[Information given — start]

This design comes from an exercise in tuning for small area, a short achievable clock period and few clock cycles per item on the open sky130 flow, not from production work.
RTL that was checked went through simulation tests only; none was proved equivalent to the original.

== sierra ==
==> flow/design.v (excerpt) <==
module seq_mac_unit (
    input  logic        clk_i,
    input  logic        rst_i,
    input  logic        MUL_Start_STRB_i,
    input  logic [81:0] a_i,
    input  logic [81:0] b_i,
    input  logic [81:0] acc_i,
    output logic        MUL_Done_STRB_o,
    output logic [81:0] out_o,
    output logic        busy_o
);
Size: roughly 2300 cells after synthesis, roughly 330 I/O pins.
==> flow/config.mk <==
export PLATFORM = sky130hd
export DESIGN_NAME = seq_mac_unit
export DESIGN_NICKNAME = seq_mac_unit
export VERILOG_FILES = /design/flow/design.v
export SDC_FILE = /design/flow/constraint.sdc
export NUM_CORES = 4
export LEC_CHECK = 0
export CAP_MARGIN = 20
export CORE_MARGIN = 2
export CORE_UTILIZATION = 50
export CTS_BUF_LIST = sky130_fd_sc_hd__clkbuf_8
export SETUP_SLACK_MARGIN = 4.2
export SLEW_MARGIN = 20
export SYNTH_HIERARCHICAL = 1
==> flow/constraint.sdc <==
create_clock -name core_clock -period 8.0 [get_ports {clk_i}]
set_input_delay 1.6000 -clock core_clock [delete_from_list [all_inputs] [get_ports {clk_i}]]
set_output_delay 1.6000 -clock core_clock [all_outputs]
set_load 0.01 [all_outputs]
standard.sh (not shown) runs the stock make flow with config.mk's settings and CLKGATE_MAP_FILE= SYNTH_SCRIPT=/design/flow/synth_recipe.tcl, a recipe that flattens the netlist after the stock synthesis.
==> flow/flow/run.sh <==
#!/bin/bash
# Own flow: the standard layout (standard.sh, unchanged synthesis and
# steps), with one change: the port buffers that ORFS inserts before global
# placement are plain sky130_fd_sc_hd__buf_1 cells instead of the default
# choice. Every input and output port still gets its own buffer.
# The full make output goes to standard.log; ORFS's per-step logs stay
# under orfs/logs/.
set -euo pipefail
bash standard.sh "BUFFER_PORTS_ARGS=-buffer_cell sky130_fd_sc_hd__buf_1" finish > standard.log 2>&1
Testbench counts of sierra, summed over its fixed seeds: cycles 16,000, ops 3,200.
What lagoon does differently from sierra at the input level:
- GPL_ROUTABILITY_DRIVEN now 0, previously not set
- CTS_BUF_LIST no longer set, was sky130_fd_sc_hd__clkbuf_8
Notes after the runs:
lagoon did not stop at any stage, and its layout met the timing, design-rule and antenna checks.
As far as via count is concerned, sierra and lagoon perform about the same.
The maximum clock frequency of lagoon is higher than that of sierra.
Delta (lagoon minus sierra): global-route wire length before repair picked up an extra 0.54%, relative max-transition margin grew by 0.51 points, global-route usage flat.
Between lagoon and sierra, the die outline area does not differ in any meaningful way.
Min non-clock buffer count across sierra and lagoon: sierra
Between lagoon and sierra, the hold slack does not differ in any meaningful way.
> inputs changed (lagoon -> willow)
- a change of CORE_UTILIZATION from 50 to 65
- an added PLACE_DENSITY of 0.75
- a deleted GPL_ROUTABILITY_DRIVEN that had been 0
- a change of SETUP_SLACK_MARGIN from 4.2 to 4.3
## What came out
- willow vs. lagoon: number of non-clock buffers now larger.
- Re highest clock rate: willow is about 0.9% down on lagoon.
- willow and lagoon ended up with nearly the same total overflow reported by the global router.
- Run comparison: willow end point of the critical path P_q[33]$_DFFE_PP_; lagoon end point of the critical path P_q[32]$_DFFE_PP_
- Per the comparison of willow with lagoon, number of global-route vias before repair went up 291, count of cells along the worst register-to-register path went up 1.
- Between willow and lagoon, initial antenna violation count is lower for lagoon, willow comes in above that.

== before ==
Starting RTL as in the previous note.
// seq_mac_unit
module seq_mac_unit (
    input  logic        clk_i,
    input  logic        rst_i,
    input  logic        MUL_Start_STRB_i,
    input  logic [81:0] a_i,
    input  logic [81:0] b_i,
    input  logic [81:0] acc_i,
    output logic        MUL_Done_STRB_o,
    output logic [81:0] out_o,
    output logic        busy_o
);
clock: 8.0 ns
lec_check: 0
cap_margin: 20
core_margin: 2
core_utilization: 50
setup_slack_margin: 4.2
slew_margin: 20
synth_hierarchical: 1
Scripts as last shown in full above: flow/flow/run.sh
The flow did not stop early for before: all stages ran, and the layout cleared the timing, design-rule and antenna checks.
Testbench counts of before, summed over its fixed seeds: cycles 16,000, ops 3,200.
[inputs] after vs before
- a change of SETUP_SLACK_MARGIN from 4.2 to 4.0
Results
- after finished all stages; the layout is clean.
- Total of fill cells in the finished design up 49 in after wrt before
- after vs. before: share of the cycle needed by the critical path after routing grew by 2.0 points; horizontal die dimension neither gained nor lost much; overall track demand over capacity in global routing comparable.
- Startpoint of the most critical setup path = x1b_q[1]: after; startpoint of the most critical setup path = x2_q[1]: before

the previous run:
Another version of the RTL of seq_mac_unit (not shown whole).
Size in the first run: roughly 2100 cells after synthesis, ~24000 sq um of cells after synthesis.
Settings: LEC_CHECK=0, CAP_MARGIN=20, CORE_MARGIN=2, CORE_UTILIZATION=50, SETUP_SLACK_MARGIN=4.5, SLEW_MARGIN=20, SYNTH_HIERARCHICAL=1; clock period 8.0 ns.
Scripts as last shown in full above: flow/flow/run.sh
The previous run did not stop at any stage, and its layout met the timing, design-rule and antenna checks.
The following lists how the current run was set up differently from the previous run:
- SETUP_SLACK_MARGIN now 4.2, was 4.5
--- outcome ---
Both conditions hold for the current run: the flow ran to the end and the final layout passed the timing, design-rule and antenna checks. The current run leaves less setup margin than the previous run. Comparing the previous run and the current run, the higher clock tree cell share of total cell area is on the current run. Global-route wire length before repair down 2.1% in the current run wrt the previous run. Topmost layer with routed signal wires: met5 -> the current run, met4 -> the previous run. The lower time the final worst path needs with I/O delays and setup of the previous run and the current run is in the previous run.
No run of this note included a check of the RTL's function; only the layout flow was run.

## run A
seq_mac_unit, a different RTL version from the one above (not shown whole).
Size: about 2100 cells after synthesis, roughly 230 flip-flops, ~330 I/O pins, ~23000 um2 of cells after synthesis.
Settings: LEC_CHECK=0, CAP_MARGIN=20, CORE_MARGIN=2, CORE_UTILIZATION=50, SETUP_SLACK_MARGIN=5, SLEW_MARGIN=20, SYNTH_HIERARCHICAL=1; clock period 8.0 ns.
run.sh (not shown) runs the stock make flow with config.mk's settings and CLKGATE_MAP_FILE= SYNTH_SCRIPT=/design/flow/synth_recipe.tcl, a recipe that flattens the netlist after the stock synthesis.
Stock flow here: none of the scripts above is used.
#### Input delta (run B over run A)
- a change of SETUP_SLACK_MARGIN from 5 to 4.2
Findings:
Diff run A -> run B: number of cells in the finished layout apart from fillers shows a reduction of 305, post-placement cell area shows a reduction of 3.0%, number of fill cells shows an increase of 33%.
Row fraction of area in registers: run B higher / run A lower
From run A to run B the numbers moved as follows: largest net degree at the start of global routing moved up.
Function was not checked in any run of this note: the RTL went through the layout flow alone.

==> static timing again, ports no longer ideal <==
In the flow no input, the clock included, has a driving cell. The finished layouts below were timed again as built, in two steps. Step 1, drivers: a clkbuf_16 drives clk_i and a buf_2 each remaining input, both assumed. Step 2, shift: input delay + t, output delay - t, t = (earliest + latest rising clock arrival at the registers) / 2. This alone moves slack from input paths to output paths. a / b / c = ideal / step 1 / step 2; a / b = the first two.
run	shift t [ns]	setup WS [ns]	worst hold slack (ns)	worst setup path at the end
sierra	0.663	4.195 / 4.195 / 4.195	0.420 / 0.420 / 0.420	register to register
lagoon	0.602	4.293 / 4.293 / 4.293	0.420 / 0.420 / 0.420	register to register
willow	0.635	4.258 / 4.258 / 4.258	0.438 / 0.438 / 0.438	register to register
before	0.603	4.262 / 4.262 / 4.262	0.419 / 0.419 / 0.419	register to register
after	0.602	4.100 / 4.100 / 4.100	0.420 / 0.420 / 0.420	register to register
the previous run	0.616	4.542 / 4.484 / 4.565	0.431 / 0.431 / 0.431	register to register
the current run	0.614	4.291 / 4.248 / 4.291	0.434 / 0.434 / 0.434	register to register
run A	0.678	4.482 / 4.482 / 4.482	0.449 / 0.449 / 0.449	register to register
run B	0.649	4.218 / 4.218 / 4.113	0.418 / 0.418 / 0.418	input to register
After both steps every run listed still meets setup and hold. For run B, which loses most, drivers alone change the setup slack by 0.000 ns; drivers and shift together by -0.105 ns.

[Information given — finish]

Count every line of the entries that holds the string "steps". Please answer with the count alone.

3